_Task prompt_: Return only that part of the material below which starts with the line containing "logic [ 1:0]" and goes on through the line containing "After rerunning: Design", restated exactly.

◆ ◆ ◆ ◆ ◆

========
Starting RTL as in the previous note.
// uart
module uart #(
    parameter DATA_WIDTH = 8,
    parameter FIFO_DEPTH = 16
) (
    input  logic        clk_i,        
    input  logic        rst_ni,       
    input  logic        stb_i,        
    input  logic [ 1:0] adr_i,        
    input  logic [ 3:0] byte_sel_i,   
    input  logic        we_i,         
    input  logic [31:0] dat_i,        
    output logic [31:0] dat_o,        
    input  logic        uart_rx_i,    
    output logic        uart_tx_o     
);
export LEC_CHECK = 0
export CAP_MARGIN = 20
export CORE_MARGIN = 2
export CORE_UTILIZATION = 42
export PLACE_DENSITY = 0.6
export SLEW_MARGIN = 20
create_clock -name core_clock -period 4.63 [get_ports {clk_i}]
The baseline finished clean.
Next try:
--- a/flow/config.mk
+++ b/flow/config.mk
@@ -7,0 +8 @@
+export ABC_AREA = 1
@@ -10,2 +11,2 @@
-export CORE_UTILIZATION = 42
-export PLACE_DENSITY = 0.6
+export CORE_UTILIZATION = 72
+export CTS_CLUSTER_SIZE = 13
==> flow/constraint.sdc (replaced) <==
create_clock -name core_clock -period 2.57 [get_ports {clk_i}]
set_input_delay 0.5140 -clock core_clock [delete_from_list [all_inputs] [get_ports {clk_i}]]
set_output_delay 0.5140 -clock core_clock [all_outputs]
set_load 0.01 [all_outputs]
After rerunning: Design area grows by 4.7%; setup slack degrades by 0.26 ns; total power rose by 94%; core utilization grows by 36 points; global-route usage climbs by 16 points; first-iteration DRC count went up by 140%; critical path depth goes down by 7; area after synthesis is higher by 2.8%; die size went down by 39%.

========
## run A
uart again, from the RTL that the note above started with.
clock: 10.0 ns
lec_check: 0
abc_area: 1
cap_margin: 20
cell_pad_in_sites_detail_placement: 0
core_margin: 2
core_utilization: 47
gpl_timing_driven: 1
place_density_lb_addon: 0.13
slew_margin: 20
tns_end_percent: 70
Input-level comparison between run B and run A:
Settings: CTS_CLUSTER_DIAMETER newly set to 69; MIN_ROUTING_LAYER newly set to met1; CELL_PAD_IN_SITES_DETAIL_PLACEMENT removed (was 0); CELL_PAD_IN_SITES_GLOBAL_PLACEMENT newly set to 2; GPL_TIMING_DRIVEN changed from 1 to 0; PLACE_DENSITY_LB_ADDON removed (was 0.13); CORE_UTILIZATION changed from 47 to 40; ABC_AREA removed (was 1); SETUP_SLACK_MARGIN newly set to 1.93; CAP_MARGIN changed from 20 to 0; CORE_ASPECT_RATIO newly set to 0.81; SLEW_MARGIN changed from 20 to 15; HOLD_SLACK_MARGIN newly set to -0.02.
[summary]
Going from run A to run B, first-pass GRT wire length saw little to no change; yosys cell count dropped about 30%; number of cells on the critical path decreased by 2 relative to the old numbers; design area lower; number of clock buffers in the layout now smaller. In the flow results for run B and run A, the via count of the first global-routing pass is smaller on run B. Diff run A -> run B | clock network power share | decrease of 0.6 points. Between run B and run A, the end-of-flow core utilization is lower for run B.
## amber
==> flow/design.v <==
`timescale 1ns / 1ps
module helper_bcd_to_7seg(
    input wire [3:0] bcd_in,
    output reg [6:0] seg_out
);
    always @(*) begin
        case (bcd_in)
            4'd0: seg_out = 7'b1000000;
            4'd1: seg_out = 7'b1111001;
            4'd2: seg_out = 7'b0100100;
            4'd3: seg_out = 7'b0110000;
            4'd4: seg_out = 7'b0011001;
            4'd5: seg_out = 7'b0010010;
            4'd6: seg_out = 7'b0000010;
            4'd7: seg_out = 7'b1111000;
            4'd8: seg_out = 7'b0000000;
            4'd9: seg_out = 7'b0010000;
            4'd10: seg_out = 7'b0111111;  
            default: seg_out = 7'b1111111;  
        endcase
    end
endmodule
`timescale 1ns / 1ps
module seven_seg_display(
    input wire clk,
    input wire reset,  
    input wire [15:0] bcd_digit,   
    output wire [6:0] seg,  
    output wire [3:0] an            
);
    reg [2:0] digit_index;
    reg [3:0] current_bcd;
    reg [19:0] refresh_counter;
    wire [6:0] seg_out;
    helper_bcd_to_7seg d5 (.bcd_in(current_bcd),.seg_out(seg_out));
    always @(posedge clk or posedge reset) begin
        if (reset) begin
            refresh_counter <= 0;
            digit_index <= 0;
        end else begin
            refresh_counter <= refresh_counter + 1;
            if (refresh_counter == 10) begin
                refresh_counter <= 0;
                digit_index <= digit_index + 1;
                if (digit_index == 3'd3)  
                    digit_index <= 0;
            end
        end
    end
    always @(*) begin
        case (digit_index)
            3'd0: current_bcd = bcd_digit[3:0];      
            3'd1: current_bcd = bcd_digit[7:4];      
            3'd2: current_bcd = bcd_digit[11:8];     
            3'd3: current_bcd = bcd_digit[15:12];    
            default: current_bcd = 4'd15;            
        endcase
    end 
    assign seg = seg_out;
reg [3:0] an_reg;
always @(*) begin
    case (digit_index)
        3'd0: an_reg = 4'b1110;  
        3'd1: an_reg = 4'b1101;  
        3'd2: an_reg = 4'b1011;  
        3'd3: an_reg = 4'b0111;  
        default: an_reg = 4'b1111;
    endcase
end
assign an = an_reg;
endmodule
`timescale 1ns / 1ps
module bin_to_bcd #( parameter W = 18)   
  ( input [W-1:0] bin,   
    output reg [W+(W-4)/3:0] bcd);  
  integer i,j;
  always @(bin) begin
    for(i = 0; i <= W+(W-4)/3; i = i+1) bcd[i] = 0;      
    bcd[W-1:0] = bin;                                    
    for(i = 0; i <= W-4; i = i+1)                        
      for(j = 0; j <= i/3; j = j+1)                      
        if (bcd[W-i+4*j -: 4] > 4)                       
          bcd[W-i+4*j -: 4] = bcd[W-i+4*j -: 4] + 4'd3;  
  end
endmodule
`timescale 1ns / 1ps
  module serial_parallel_multiplier(
    input clk, rst,
    input start,
    input [7:0] x, y,
    output reg [15:0] P,
    output reg flag
    );
     reg state;
    reg [7:0] x_reg;
    reg [7:0] y_reg;
    reg s;
    reg [3:0] counter;
    always @(posedge clk , posedge rst) begin
        if (rst) begin
            flag <= 0;
            x_reg <= 0;
            y_reg <= 0;
            P <= 0;
            counter <= 0;
            state <= 0;
        end
        else if (start && state == 0) begin
            state <= 1;
            flag <= 0;
               s <= x[7] ^ y[7];
            y_reg <= y[7] ? (~y + 1) : y;
            x_reg <= x[7] ? (~x + 1) : x;
                P <= 0;
           counter <= 8;
        end
        else if (state) begin
            if (counter > 0) begin
                P <= P + (y_reg[0] ? ({8'b0, x_reg} << (8 - counter)) : 0);
                y_reg <= {y_reg[7], y_reg[7:1]};
                counter <= counter - 1;
            end
            else begin
                P <= s ? (~P + 1) : P;
                flag <= 1;
                state <= 0;
            end
        end
    end
endmodule
==> design/flow/design.v <==
module Bicubic (
    input CLK,
    input RST,
    input enable,
    input [7:0] input_data,
    output logic [13:0] iaddr,
    output logic ird,
    output logic we,
    output logic [13:0] waddr,
    output logic [7:0] output_data,
    input [6:0] V0,
    input [6:0] H0,
    input [4:0] SW,
    input [4:0] SH,
    input [5:0] TW,
    input [5:0] TH,
    output logic DONE
);
parameter  IDLE=5'd0,PRE_PROCESS=5'd1,DELTA_X=5'd2,DELTA_Y=5'd3,IN16=5'd4,
           JUDGE=5'd5,Y0_ST=5'd6,Y1_ST=5'd7,Y2_ST=5'd8,Y3_ST=5'd9,X_ST=5'd10,
           Y_ST=5'd11,WRITE=5'd12,IN4=5'd13,DONE_ST=5'd14;
reg [4:0] state,next_state,cnt;
reg [6:0] q_x, q_y;
reg [7:0] win [0:15],inter [0:3],out_reg,cal_p_n1,cal_p_0,cal_p_1,
          cal_p_2,cal_result;
reg [17:0] cal_x_fp;
reg [18:0] p_x_delta, p_y_delta;
reg [24:0] p_x, p_y;        
wire x_match, y_match;
wire [24:0] x_add_delta, y_add_delta;
wire x_match_write, y_match_write;
wire x_jump_IN4;
wire [5:0] div_a=(state==DELTA_X)?SW-'d1:SH-'d1;        
wire [23:0] div_a_temp=div_a << 18;         
wire [5:0] div_b=(state==DELTA_X)?TW-'d1:TH-'d1;
wire [23:0] div_result=div_a_temp / div_b; 
assign DONE=state==DONE_ST;
assign ird='b1;
always @(posedge CLK or posedge RST) begin
    if (RST) begin
        state<=IDLE;
        cnt<=5'd0;  
    end
    else begin
        state<=next_state;
        cnt<=(state!=next_state)?5'd0:cnt+5'd1;
    end
end
always @(*) begin
    case (state)
        IDLE:next_state=(enable)?PRE_PROCESS:IDLE;
        PRE_PROCESS:next_state=DELTA_X;
        DELTA_X:next_state=(cnt==5'd5)?DELTA_Y:DELTA_X;
        DELTA_Y:next_state=(cnt==5'd5)?IN16:DELTA_Y;
        IN16:next_state=(cnt==5'd16)?JUDGE:IN16 ;         
        JUDGE:next_state=(x_match && y_match)?WRITE:(y_match)?Y_ST:(x_match)?X_ST:Y0_ST;
        Y0_ST:next_state=Y1_ST;       
        Y1_ST:next_state=Y2_ST;       
        Y2_ST:next_state=Y3_ST;       
        Y3_ST:next_state=X_ST;        
        X_ST:next_state=WRITE;        
        Y_ST:next_state=WRITE;        
        WRITE:next_state=(q_y==TH-1'd1 && q_x==TW-1'd1)?DONE_ST:(q_x==TW-1'd1)?IN16:(x_jump_IN4)?IN4:JUDGE;
        IN4:next_state=(cnt==5'd4)?JUDGE:IN4;         
        DONE_ST:next_state=IDLE;
        default:next_state=IDLE;
    endcase
end 
always @(*) begin
    case (state)
        Y0_ST:begin
            cal_x_fp=p_x[17:0];
            cal_p_n1=win[0];   
            cal_p_0=win[1];  
            cal_p_1=win[2];  
            cal_p_2=win[3];  
        end 
        Y1_ST:begin
            cal_x_fp=p_x[17:0];
            cal_p_n1=win[4];   
            cal_p_0=win[5];  
            cal_p_1=win[6];  
            cal_p_2=win[7];  
        end 
        Y2_ST:begin
            cal_x_fp=p_x[17:0];
            cal_p_n1=win[8];   
            cal_p_0=win[9];  
            cal_p_1=win[10];  
            cal_p_2=win[11];  
        end 
        Y3_ST:begin
            cal_x_fp=p_x[17:0];
            cal_p_n1=win[12];   
            cal_p_0=win[13];  
            cal_p_1=win[14];  
            cal_p_2=win[15];  
        end 
        X_ST:begin
            cal_x_fp=p_y[17:0];
            cal_p_n1=inter[0];  
            cal_p_0=inter[1];
            cal_p_1=inter[2];
            cal_p_2=inter[3];
        end 
        Y_ST:begin
            cal_x_fp=p_x[17:0];
            cal_p_n1=inter[0];  
            cal_p_0=inter[1];
            cal_p_1=inter[2];
            cal_p_2=inter[3];
        end 
        default:begin
            cal_x_fp=p_x[17:0];
            cal_p_n1=18'd0;
            cal_p_0=18'd0;
            cal_p_1=18'd0;
            cal_p_2=18'd0;
        end 
    endcase
end
always @(*) begin
    case (state)
        IN16:begin
            we=1'b0;
            output_data=8'd0;
            waddr=14'd0;
            case (cnt)
               5'd0:iaddr=(((p_x[24:18]-2'd1)<<6)+((p_x[24:18]-2'd1)<<5)+((p_x[24:18]-2'd1)<<2))+((p_y[24:18]-2'd1));
               5'd1:iaddr=(((p_x[24:18]-2'd0)<<6)+((p_x[24:18]-2'd0)<<5)+((p_x[24:18]-2'd0)<<2))+((p_y[24:18]-2'd1));
               5'd2:iaddr=(((p_x[24:18]+2'd1)<<6)+((p_x[24:18]+2'd1)<<5)+((p_x[24:18]+2'd1)<<2))+((p_y[24:18]-2'd1));
               5'd3:iaddr=(((p_x[24:18]+2'd2)<<6)+((p_x[24:18]+2'd2)<<5)+((p_x[24:18]+2'd2)<<2))+((p_y[24:18]-2'd1));
               5'd4:iaddr=(((p_x[24:18]-2'd1)<<6)+((p_x[24:18]-2'd1)<<5)+((p_x[24:18]-2'd1)<<2))+((p_y[24:18]+2'd0));
               5'd5:iaddr=(((p_x[24:18]-2'd0)<<6)+((p_x[24:18]-2'd0)<<5)+((p_x[24:18]-2'd0)<<2))+((p_y[24:18]+2'd0));
               5'd6:iaddr=(((p_x[24:18]+2'd1)<<6)+((p_x[24:18]+2'd1)<<5)+((p_x[24:18]+2'd1)<<2))+((p_y[24:18]+2'd0));
               5'd7:iaddr=(((p_x[24:18]+2'd2)<<6)+((p_x[24:18]+2'd2)<<5)+((p_x[24:18]+2'd2)<<2))+((p_y[24:18]+2'd0));
               5'd8:iaddr=(((p_x[24:18]-2'd1)<<6)+((p_x[24:18]-2'd1)<<5)+((p_x[24:18]-2'd1)<<2))+((p_y[24:18]+2'd1));
               5'd9:iaddr=(((p_x[24:18]-2'd0)<<6)+((p_x[24:18]-2'd0)<<5)+((p_x[24:18]-2'd0)<<2))+((p_y[24:18]+2'd1));
               5'd10:iaddr=(((p_x[24:18]+2'd1)<<6)+((p_x[24:18]+2'd1)<<5)+((p_x[24:18]+2'd1)<<2))+((p_y[24:18]+2'd1));
               5'd11:iaddr=(((p_x[24:18]+2'd2)<<6)+((p_x[24:18]+2'd2)<<5)+((p_x[24:18]+2'd2)<<2))+((p_y[24:18]+2'd1));
               5'd12:iaddr=(((p_x[24:18]-2'd1)<<6)+((p_x[24:18]-2'd1)<<5)+((p_x[24:18]-2'd1)<<2))+((p_y[24:18]+2'd2));
               5'd13:iaddr=(((p_x[24:18]-2'd0)<<6)+((p_x[24:18]-2'd0)<<5)+((p_x[24:18]-2'd0)<<2))+((p_y[24:18]+2'd2));
               5'd14:iaddr=(((p_x[24:18]+2'd1)<<6)+((p_x[24:18]+2'd1)<<5)+((p_x[24:18]+2'd1)<<2))+((p_y[24:18]+2'd2));
               5'd15:iaddr=(((p_x[24:18]+2'd2)<<6)+((p_x[24:18]+2'd2)<<5)+((p_x[24:18]+2'd2)<<2))+((p_y[24:18]+2'd2));
               default:iaddr=14'd0;
            endcase
        end
        IN4:begin
            we=1'b0;
            output_data=8'd0;
            waddr=14'd0;
            case (cnt)
               5'd0:iaddr=(((p_x[24:18]+2'd2)<<6)+((p_x[24:18]+2'd2)<<5)+((p_x[24:18]+2'd2)<<2))+((p_y[24:18]-2'd1));
               5'd1:iaddr=(((p_x[24:18]+2'd2)<<6)+((p_x[24:18]+2'd2)<<5)+((p_x[24:18]+2'd2)<<2))+((p_y[24:18]+2'd0));
               5'd2:iaddr=(((p_x[24:18]+2'd2)<<6)+((p_x[24:18]+2'd2)<<5)+((p_x[24:18]+2'd2)<<2))+((p_y[24:18]+2'd1));
               5'd3:iaddr=(((p_x[24:18]+2'd2)<<6)+((p_x[24:18]+2'd2)<<5)+((p_x[24:18]+2'd2)<<2))+((p_y[24:18]+2'd2));
                default:iaddr=14'd0;
            endcase
        end
        WRITE:begin
            iaddr=14'd0;
            we=1'b1;
            output_data=out_reg;
            waddr=q_x+q_y*TW;
        end
        default:begin
            output_data=8'd0;
            we=1'b0;
            iaddr=14'd0;
            waddr=14'd0;
        end 
    endcase
end
wire signed [12:0] a, b, c, d;   
assign a=- $signed({1'b0,cal_p_n1})+$signed({1'b0,cal_p_0})+$signed({1'b0,cal_p_0,1'b0}) - $signed({1'b0,cal_p_1}) - $signed({1'b0,cal_p_1,1'b0})+$signed({1'b0,cal_p_2});
assign b=$signed({1'b0,cal_p_n1,1'b0}) - $signed({1'b0,cal_p_0}) - $signed({1'b0,cal_p_0,2'b0})+$signed({1'b0,cal_p_1,2'b0}) - $signed({1'b0,cal_p_2});
assign c=- $signed({1'b0,cal_p_n1})+$signed({1'b0,cal_p_1});
assign d=$signed({1'b0,cal_p_0,1'b0});
wire [17:0] x3, x2, x1;      
wire [35:0] x2_temp,x3_temp;
assign x1=cal_x_fp;
assign x2_temp=x1 * cal_x_fp;
assign x2=x2_temp[35:18];
assign x3_temp=x2 * cal_x_fp;
assign x3=x3_temp[35:18];
wire signed [32:0] result_ext, ax, bx, cx, dx;     
assign ax=$signed(a) * $signed({1'b0,x3});
assign bx=$signed(b) * $signed({1'b0,x2});
assign cx=$signed(c) * $signed({1'b0,x1});
assign dx=$signed({d,18'd0});
assign result_ext=$signed(ax)+$signed(bx)+$signed(cx)+$signed(dx);
assign cal_result=(result_ext[32])?8'd0:(result_ext[32:18] >= 15'd511)?8'd255:result_ext[26:19]+result_ext[18];   
assign x_match=(p_x[17:13]==5'd0)||(p_x[17:13]==5'b11111);
assign y_match=(p_y[17:13]==5'd0)||(p_y[17:13]==5'b11111);
assign x_add_delta=p_x+p_x_delta;
assign y_add_delta=p_y+p_y_delta;
assign x_match_write=(x_add_delta[17:13]==5'd0)|| (x_add_delta[17:13]==5'b11111);
assign y_match_write=(y_add_delta[17:13]==5'd0)||(y_add_delta[17:13]==5'b11111);
assign x_jump_IN4=x_match_write||(x_add_delta[24:18] > p_x[24:18]);
integer i1;
always @(posedge CLK or posedge RST) begin
    if (RST) begin
        for (i1=0; i1<16; i1=i1+1) begin
            win[i1]<=8'd0;
        end
        for (i1=0; i1<4; i1=i1+1) begin
            inter[i1]<=8'd0;
        end
        out_reg<=8'd0;
        p_x_delta<=19'd0;
        p_y_delta<=19'd0;
        p_x<=25'd0;
        p_y<=25'd0;
        q_x<=25'd0;
        q_y<=25'd0;
    end
    else begin
        case (state)
            PRE_PROCESS:begin
                p_x<={H0,18'd0};
                p_y<={V0,18'd0};
                q_x<=7'd0;
                q_y<=7'd0;
            end
            DELTA_X:p_x_delta<=div_result;
            DELTA_Y:p_y_delta<=div_result;
            IN16:begin
                case (cnt)
                   5'd1:win[00]<=input_data;
                   5'd2:win[01]<=input_data;
                   5'd3:win[02]<=input_data;
                   5'd4:win[03]<=input_data;
                   5'd5:win[04]<=input_data;
                   5'd6:win[05]<=input_data;
                   5'd7:win[06]<=input_data;
                   5'd8:win[07]<=input_data;
                   5'd9:win[08]<=input_data;
                   5'd10:win[09]<=input_data;
                   5'd11:win[10]<=input_data;
                   5'd12:win[11]<=input_data;
                   5'd13:win[12]<=input_data;
                   5'd14:win[13]<=input_data;
                   5'd15:win[14]<=input_data;
                   5'd16:win[15]<=input_data;
                endcase
            end 
            JUDGE:begin
                if (next_state==WRITE) begin
                    out_reg<=win[5];
                end
                if(next_state==Y_ST) begin
                    inter[0]<=win[4];
                    inter[1]<=win[5];
                    inter[2]<=win[6];
                    inter[3]<=win[7];
                end
                else if(next_state==X_ST) begin
                    inter[0]<=win[1];
                    inter[1]<=win[5];
                    inter[2]<=win[9];
                    inter[3]<=win[13];
                end
            end
            Y0_ST:inter[0]<=cal_result;    
            Y1_ST:inter[1]<=cal_result;
            Y2_ST:inter[2]<=cal_result;
            Y3_ST:inter[3]<=cal_result;
            X_ST:out_reg<=cal_result;
            Y_ST: out_reg<=cal_result;
            WRITE:begin
                if (q_x==(TW-'d1)) begin
                    p_x<={H0,{18'd0}};
                    q_x<='d0;
                    if (y_match_write) begin
                        p_y[24:18]<=y_add_delta[24:18]+y_add_delta[17];
                        p_y[17:0]<=25'd0;                           
                    end
                    else begin
                        p_y<=y_add_delta;
                    end
                    q_y<=q_y+'d1;
                end
                else if (x_jump_IN4) begin
                    if (x_match_write) begin
                        p_x[24:18]<=x_add_delta[24:18]+x_add_delta[17];
                        p_x[17:0]<=25'd0;                           
                    end
                    else begin
                        p_x<=x_add_delta;
                    end
                    q_x<=q_x +'d1;
                end
                else begin
                    p_x<=x_add_delta;
                    q_x<=q_x +'d1;
                end
                if (x_jump_IN4) begin
                    win[00]<=win [01];
                    win[01]<=win [02];
                    win[02]<=win [03];
                    win[04]<=win [05];
                    win[05]<=win [06];
                    win[06]<=win [07];
                    win[08]<=win [09];
                    win[09]<=win [10];
                    win[10]<=win [11];
                    win[12]<=win [13];
                    win[13]<=win [14];
                    win[14]<=win [15];
                end
            end
            IN4:begin
                case (cnt)
                   5'd1:win[03]<=input_data;     
                   5'd2:win[07]<=input_data;
                   5'd3:win[11]<=input_data;
                   5'd4:win[15]<=input_data;
                endcase
            end
        endcase
    end
end
endmodule
==> exp/umber: inputs <==
Design cordic_native, start of the top module:
module cordic_native(
    I_rst_n,                 
    I_clk,                   
    I_init_phase,            
    I_change_phase,           
    I_inc_phase,             
    O_cos,                   
    O_sin                    
    );
==> flow/config.mk <==
export PLATFORM = sky130hd
export DESIGN_NAME = cordic_native
export DESIGN_NICKNAME = cordic_native
export VERILOG_FILES = /design/flow/design.v
export SDC_FILE = /design/flow/constraint.sdc
export NUM_CORES = 4
export LEC_CHECK = 0
export CAP_MARGIN = 10
export CELL_PAD_IN_SITES_DETAIL_PLACEMENT = 2
export CELL_PAD_IN_SITES_GLOBAL_PLACEMENT = 2
export CORE_ASPECT_RATIO = 1.92
export CORE_MARGIN = 4
export CORE_UTILIZATION = 66
export CTS_CLUSTER_DIAMETER = 226
export MAX_ROUTING_LAYER = met4
export MIN_ROUTING_LAYER = met2
export SETUP_SLACK_MARGIN = 1.37
export SLEW_MARGIN = 20
export TNS_END_PERCENT = 25
==> flow/constraint.sdc <==
create_clock -name core_clock -period 7.3 [get_ports {I_clk}]
set_input_delay 1.4600 -clock core_clock [delete_from_list [all_inputs] [get_ports {I_clk}]]
set_output_delay 1.4600 -clock core_clock [all_outputs]
set_load 0.01 [all_outputs]
run.sh (not shown) runs the stock make flow with config.mk's settings and CLKGATE_MAP_FILE=.
==> exp/onyx: changes against exp/umber <==
Settings changed: CAP_MARGIN 10 to 20, CELL_PAD_IN_SITES_DETAIL_PLACEMENT 2 to unset, CELL_PAD_IN_SITES_GLOBAL_PLACEMENT 2 to unset, CORE_ASPECT_RATIO 1.92 to unset, CORE_MARGIN 4 to 2, CORE_UTILIZATION 66 to 50, CTS_CLUSTER_DIAMETER 226 to unset, CTS_CLUSTER_SIZE set to 88, GPL_TIMING_DRIVEN set to 1, MAX_ROUTING_LAYER met4 to unset, MIN_ROUTING_LAYER met2 to unset, SETUP_SLACK_MARGIN 1.37 to 0.72, TNS_END_PERCENT 25 to unset.
==> flow/constraint.sdc (replaced) <==
create_clock -name core_clock -period 4.4 [get_ports {I_clk}]
set_input_delay 0.8800 -clock core_clock [delete_from_list [all_inputs] [get_ports {I_clk}]]
set_output_delay 0.8800 -clock core_clock [all_outputs]
set_load 0.01 [all_outputs]
==> exp/pepper: changes against exp/umber <==
Settings changed: CAP_MARGIN 10 to 20, CELL_PAD_IN_SITES_DETAIL_PLACEMENT 2 to unset, CELL_PAD_IN_SITES_GLOBAL_PLACEMENT 2 to unset, CORE_ASPECT_RATIO 1.92 to unset, CORE_MARGIN 4 to 2, CORE_UTILIZATION 66 to 72, CTS_CLUSTER_DIAMETER 226 to unset, MAX_ROUTING_LAYER met4 to unset, MIN_ROUTING_LAYER met2 to unset, PLACE_DENSITY_LB_ADDON set to 0.18, SETUP_SLACK_MARGIN 1.37 to unset, TNS_END_PERCENT 25 to unset.
==> flow/constraint.sdc (replaced) <==
create_clock -name core_clock -period 3.45 [get_ports {I_clk}]
set_input_delay 0.6900 -clock core_clock [delete_from_list [all_inputs] [get_ports {I_clk}]]
set_output_delay 0.6900 -clock core_clock [all_outputs]
set_load 0.01 [all_outputs]
==> results <==
metric                                                                  exp/pepper                                            exp/umber                    exp/onyx
Run status                                                          finished clean                                       did not finish              finished clean
Failing step                                                                     -  global placement without I/O (3_1_place_gp_skip_io)                           -
Number of non-filler instances in the completed layout                        5073                                                    -                        5286
Number of diodes                                                                 0                                                    -                           2
Number of CTS-inserted buffers                                                  57                                                    -                          67
Post-route cell area                                                   0.0402 mm^2                                                    -                 0.0401 mm^2
Number of warning messages in the logs                                          49                                                    -                          62
DR DRC count                                                                     0                                                    -                           0
Start of the worst register-to-register path            cordic_sin_inst.R_cos_5[5]                                                    -  cordic_sin_inst.R_sin_5[5]
Remaining global-route overflow                                                  0                                                    -                           0
Number of signal-net inverters in the final layout                             276                                                    -                         276
Clock tree root buffer cell                                              clkbuf_16                                                    -                   clkbuf_16
Worst EP required                                                          3.95 ns                                                    -                     4.93 ns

◆ ◆ ◆ ◆ ◆

_Output for this exercise_:
    input  logic [ 1:0] adr_i,        
    input  logic [ 3:0] byte_sel_i,   
    input  logic        we_i,         
    input  logic [31:0] dat_i,        
    output logic [31:0] dat_o,        
    input  logic        uart_rx_i,    
    output logic        uart_tx_o     
);
export LEC_CHECK = 0
export CAP_MARGIN = 20
export CORE_MARGIN = 2
export CORE_UTILIZATION = 42
export PLACE_DENSITY = 0.6
export SLEW_MARGIN = 20
create_clock -name core_clock -period 4.63 [get_ports {clk_i}]
The baseline finished clean.
Next try:
--- a/flow/config.mk
+++ b/flow/config.mk
@@ -7,0 +8 @@
+export ABC_AREA = 1
@@ -10,2 +11,2 @@
-export CORE_UTILIZATION = 42
-export PLACE_DENSITY = 0.6
+export CORE_UTILIZATION = 72
+export CTS_CLUSTER_SIZE = 13
==> flow/constraint.sdc (replaced) <==
create_clock -name core_clock -period 2.57 [get_ports {clk_i}]
set_input_delay 0.5140 -clock core_clock [delete_from_list [all_inputs] [get_ports {clk_i}]]
set_output_delay 0.5140 -clock core_clock [all_outputs]
set_load 0.01 [all_outputs]
After rerunning: Design area grows by 4.7%; setup slack degrades by 0.26 ns; total power rose by 94%; core utilization grows by 36 points; global-route usage climbs by 16 points; first-iteration DRC count went up by 140%; critical path depth goes down by 7; area after synthesis is higher by 2.8%; die size went down by 39%.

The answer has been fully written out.